(Records drawn from a dataset)
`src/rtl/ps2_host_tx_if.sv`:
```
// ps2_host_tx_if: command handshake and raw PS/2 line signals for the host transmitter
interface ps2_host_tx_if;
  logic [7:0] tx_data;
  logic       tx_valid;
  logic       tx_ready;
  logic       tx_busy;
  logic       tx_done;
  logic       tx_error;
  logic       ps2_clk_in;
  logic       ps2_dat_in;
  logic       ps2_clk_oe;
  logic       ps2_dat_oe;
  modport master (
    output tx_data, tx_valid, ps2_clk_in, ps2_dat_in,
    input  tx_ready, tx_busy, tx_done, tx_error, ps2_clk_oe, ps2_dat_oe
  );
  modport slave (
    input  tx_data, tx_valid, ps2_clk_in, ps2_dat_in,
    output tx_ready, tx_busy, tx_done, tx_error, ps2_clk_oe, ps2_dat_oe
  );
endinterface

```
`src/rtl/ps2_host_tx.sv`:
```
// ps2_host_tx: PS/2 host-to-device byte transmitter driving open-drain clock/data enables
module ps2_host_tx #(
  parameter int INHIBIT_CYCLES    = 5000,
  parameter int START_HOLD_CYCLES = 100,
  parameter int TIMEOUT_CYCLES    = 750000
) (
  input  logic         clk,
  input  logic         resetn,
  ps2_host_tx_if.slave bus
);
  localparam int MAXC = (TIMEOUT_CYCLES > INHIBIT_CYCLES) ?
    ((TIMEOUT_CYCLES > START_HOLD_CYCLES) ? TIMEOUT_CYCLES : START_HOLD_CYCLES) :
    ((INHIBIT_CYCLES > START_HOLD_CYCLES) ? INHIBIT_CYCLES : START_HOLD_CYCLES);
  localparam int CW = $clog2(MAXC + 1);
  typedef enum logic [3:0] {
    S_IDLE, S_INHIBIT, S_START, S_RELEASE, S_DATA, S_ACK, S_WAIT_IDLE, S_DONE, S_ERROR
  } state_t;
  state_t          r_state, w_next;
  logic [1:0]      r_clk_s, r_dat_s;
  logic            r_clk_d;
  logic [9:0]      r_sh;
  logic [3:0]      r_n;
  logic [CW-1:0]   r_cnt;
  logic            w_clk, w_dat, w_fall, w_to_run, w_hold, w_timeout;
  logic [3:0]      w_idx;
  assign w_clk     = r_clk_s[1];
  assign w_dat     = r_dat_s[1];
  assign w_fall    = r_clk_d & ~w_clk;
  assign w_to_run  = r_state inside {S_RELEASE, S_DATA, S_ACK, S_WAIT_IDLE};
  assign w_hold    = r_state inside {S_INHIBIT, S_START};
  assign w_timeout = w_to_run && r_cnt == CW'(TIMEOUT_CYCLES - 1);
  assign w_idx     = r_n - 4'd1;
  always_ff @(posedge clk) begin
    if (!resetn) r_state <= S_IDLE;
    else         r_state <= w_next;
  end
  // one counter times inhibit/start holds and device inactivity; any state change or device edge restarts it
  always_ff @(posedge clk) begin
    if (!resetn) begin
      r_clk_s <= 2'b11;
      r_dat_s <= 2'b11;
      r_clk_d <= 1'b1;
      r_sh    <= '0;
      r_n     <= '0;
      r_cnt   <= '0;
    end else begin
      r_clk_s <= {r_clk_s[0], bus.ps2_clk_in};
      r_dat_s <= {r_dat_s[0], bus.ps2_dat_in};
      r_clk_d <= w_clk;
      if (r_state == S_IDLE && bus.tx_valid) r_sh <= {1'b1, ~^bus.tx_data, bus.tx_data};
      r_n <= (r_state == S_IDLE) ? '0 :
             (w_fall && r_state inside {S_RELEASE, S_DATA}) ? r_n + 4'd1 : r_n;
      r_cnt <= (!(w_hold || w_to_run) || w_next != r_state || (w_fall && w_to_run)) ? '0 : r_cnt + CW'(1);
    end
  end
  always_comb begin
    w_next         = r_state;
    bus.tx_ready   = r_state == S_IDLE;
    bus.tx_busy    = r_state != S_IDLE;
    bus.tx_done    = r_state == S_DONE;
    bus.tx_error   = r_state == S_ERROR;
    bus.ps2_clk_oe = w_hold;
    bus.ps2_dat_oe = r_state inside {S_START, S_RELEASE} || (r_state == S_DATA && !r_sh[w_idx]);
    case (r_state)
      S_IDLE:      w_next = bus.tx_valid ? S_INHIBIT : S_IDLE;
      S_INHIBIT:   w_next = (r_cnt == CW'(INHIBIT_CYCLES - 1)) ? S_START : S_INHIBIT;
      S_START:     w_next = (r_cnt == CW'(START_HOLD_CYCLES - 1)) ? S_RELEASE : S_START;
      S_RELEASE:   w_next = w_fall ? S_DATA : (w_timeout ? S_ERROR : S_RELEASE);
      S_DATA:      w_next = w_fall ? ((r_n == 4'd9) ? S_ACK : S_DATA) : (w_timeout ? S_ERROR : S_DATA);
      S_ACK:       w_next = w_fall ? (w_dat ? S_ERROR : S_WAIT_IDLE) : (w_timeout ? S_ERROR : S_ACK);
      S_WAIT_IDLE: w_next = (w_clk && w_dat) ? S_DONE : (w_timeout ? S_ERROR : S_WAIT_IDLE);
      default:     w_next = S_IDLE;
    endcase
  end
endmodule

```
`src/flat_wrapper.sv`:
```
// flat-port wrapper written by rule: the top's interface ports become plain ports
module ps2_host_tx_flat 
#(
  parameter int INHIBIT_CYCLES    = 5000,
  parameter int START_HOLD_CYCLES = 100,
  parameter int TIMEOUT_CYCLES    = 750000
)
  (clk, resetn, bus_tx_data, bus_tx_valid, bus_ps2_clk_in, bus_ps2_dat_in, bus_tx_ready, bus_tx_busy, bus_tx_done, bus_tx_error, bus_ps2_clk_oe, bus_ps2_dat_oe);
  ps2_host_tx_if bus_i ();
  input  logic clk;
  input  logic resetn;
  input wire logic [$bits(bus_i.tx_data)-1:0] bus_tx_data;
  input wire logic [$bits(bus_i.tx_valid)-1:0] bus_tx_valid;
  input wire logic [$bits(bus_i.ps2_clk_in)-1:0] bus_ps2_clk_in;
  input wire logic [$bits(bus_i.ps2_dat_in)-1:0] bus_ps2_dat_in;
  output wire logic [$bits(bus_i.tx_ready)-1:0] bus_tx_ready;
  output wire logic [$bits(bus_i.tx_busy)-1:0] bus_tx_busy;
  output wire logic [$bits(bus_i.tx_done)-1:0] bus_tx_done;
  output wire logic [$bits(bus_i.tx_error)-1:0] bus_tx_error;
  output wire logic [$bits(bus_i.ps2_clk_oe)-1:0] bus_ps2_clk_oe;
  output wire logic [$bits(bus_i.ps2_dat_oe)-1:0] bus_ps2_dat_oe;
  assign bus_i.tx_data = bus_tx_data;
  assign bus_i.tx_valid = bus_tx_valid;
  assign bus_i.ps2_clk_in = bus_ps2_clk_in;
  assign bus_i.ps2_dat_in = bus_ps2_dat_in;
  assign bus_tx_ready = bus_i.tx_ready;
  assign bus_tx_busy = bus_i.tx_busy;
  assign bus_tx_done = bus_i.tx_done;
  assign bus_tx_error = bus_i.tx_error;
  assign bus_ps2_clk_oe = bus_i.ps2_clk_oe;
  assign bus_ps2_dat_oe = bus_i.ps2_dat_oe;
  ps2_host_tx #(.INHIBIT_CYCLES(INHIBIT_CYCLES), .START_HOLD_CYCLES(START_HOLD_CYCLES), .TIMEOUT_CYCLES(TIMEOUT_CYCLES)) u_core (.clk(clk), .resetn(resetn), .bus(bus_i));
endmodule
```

---

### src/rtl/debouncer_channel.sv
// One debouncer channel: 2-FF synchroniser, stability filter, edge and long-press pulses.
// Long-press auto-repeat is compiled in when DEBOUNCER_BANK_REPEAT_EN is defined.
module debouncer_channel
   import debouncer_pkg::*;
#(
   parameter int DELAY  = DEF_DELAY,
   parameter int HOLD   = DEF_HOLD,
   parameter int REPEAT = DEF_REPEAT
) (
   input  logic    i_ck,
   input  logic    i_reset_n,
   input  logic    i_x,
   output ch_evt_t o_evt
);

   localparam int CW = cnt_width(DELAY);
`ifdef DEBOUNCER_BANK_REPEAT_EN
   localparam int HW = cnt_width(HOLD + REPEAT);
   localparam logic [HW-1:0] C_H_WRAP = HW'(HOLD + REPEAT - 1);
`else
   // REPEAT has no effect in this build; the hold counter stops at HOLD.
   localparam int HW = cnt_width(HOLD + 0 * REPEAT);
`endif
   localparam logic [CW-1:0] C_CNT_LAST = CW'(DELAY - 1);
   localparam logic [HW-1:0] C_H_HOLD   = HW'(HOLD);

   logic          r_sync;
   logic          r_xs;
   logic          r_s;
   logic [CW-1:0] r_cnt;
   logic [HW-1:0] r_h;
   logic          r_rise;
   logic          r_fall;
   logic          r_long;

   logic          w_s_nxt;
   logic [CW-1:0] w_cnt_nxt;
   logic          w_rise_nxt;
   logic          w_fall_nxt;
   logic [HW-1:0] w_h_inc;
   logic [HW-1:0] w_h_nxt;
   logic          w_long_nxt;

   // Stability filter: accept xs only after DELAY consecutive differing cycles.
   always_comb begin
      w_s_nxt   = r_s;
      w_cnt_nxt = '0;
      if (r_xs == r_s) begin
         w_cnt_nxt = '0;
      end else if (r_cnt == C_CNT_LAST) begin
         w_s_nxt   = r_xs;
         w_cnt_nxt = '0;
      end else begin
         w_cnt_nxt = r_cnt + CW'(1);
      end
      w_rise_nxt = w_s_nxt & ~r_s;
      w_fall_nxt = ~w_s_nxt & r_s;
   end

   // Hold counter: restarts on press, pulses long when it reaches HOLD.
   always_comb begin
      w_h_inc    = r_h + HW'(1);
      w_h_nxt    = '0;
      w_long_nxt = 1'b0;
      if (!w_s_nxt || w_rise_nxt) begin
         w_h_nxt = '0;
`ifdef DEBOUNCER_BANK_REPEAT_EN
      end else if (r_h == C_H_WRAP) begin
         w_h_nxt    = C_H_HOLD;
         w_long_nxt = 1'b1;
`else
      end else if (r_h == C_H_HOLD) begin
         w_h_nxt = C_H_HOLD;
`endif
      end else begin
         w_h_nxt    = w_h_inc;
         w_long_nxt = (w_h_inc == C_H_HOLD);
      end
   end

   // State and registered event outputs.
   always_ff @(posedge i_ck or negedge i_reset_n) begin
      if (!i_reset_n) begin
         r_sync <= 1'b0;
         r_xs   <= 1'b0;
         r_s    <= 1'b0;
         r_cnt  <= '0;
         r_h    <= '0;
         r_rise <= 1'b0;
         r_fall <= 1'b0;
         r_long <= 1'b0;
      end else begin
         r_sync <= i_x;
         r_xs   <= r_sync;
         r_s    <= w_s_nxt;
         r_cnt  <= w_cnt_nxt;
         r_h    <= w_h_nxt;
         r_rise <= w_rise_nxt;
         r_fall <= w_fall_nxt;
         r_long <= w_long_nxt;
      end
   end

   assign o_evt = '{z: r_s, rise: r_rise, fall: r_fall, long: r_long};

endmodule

--

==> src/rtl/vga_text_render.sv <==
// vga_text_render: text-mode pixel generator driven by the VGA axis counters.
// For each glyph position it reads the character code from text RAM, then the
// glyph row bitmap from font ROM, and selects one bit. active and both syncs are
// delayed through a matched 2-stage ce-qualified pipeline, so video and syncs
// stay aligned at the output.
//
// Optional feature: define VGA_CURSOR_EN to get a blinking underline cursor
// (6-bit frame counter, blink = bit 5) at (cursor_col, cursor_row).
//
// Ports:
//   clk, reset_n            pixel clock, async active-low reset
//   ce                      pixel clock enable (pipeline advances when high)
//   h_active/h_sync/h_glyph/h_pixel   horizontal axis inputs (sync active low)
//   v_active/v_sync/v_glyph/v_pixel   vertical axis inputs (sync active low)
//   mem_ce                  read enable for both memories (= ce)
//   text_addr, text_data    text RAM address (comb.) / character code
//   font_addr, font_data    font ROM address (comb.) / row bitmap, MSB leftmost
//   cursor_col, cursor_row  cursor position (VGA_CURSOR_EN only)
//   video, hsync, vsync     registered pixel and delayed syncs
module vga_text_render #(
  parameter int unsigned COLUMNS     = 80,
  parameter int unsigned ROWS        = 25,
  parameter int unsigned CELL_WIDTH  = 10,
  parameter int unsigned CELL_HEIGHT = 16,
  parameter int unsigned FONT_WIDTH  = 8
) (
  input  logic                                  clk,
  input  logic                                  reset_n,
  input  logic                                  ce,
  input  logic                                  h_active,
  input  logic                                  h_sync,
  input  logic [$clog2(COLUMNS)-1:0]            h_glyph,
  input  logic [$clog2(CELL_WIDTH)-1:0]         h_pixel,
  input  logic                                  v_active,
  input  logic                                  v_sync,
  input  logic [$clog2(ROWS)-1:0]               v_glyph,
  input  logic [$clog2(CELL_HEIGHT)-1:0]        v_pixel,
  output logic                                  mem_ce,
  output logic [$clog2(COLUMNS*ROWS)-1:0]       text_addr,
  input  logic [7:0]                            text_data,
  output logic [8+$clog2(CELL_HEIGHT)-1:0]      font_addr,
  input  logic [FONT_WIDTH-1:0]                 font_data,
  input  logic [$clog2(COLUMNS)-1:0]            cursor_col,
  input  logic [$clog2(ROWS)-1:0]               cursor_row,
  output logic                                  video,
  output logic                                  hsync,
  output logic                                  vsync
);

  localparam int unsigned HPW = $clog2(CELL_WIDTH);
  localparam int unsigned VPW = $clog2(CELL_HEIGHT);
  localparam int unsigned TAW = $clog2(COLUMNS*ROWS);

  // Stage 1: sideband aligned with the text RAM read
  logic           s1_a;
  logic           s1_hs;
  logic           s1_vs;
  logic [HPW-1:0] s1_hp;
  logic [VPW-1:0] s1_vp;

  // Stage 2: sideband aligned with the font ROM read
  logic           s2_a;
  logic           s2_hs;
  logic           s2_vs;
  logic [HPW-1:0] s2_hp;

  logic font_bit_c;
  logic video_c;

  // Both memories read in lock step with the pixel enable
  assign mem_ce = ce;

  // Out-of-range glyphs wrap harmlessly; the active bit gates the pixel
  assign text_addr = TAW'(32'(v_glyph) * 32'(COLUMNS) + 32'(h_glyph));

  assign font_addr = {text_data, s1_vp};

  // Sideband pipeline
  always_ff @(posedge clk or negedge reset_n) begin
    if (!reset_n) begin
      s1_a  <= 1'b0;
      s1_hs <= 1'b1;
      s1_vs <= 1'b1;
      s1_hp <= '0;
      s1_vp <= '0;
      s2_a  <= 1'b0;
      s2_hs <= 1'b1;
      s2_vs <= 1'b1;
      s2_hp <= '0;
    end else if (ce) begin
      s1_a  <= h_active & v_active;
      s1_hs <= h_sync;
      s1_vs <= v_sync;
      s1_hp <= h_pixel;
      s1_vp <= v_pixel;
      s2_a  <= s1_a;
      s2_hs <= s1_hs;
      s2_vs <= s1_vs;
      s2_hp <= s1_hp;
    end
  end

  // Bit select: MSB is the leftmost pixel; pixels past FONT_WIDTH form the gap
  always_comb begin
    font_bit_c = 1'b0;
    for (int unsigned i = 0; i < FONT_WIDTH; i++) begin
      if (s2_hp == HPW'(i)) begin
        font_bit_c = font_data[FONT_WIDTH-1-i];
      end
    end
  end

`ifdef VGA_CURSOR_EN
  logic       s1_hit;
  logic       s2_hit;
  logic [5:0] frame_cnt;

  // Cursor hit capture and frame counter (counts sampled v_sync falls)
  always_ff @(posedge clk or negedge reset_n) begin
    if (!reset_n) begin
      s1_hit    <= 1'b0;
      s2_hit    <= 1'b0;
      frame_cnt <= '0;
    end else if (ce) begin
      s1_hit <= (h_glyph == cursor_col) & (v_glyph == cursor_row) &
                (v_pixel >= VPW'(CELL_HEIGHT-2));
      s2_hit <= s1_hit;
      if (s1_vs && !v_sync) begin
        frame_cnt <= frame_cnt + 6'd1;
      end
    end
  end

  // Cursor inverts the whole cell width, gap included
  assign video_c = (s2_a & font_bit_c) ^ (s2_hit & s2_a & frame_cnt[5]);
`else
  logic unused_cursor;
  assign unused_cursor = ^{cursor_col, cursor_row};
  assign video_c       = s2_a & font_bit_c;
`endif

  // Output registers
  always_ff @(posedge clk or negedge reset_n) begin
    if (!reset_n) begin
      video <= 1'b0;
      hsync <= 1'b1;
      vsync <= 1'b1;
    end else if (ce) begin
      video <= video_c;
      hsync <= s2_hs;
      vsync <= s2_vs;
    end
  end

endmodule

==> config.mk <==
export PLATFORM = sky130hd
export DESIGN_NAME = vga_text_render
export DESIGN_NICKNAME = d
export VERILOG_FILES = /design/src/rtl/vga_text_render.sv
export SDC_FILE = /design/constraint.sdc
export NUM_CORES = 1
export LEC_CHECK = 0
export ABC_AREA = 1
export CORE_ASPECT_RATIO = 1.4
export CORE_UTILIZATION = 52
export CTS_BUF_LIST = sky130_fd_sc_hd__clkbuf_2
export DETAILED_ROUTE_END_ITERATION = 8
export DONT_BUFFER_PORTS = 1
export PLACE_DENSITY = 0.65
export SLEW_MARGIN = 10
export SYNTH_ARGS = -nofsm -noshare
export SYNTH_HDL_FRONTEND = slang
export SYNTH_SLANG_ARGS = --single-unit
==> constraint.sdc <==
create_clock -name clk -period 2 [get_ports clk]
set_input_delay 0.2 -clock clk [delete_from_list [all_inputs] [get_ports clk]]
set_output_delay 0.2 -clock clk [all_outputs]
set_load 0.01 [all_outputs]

◆ **Task statement**: Repeat the entries above verbatim, but only from the line that has "export PLATFORM = sky130hd" down to the line that has "export CTS_BUF_LIST = sky130_fd_sc_hd__clkbuf_2", inclusive.

◆ **Reply**:
export PLATFORM = sky130hd
export DESIGN_NAME = vga_text_render
export DESIGN_NICKNAME = d
export VERILOG_FILES = /design/src/rtl/vga_text_render.sv
export SDC_FILE = /design/constraint.sdc
export NUM_CORES = 1
export LEC_CHECK = 0
export ABC_AREA = 1
export CORE_ASPECT_RATIO = 1.4
export CORE_UTILIZATION = 52
export CTS_BUF_LIST = sky130_fd_sc_hd__clkbuf_2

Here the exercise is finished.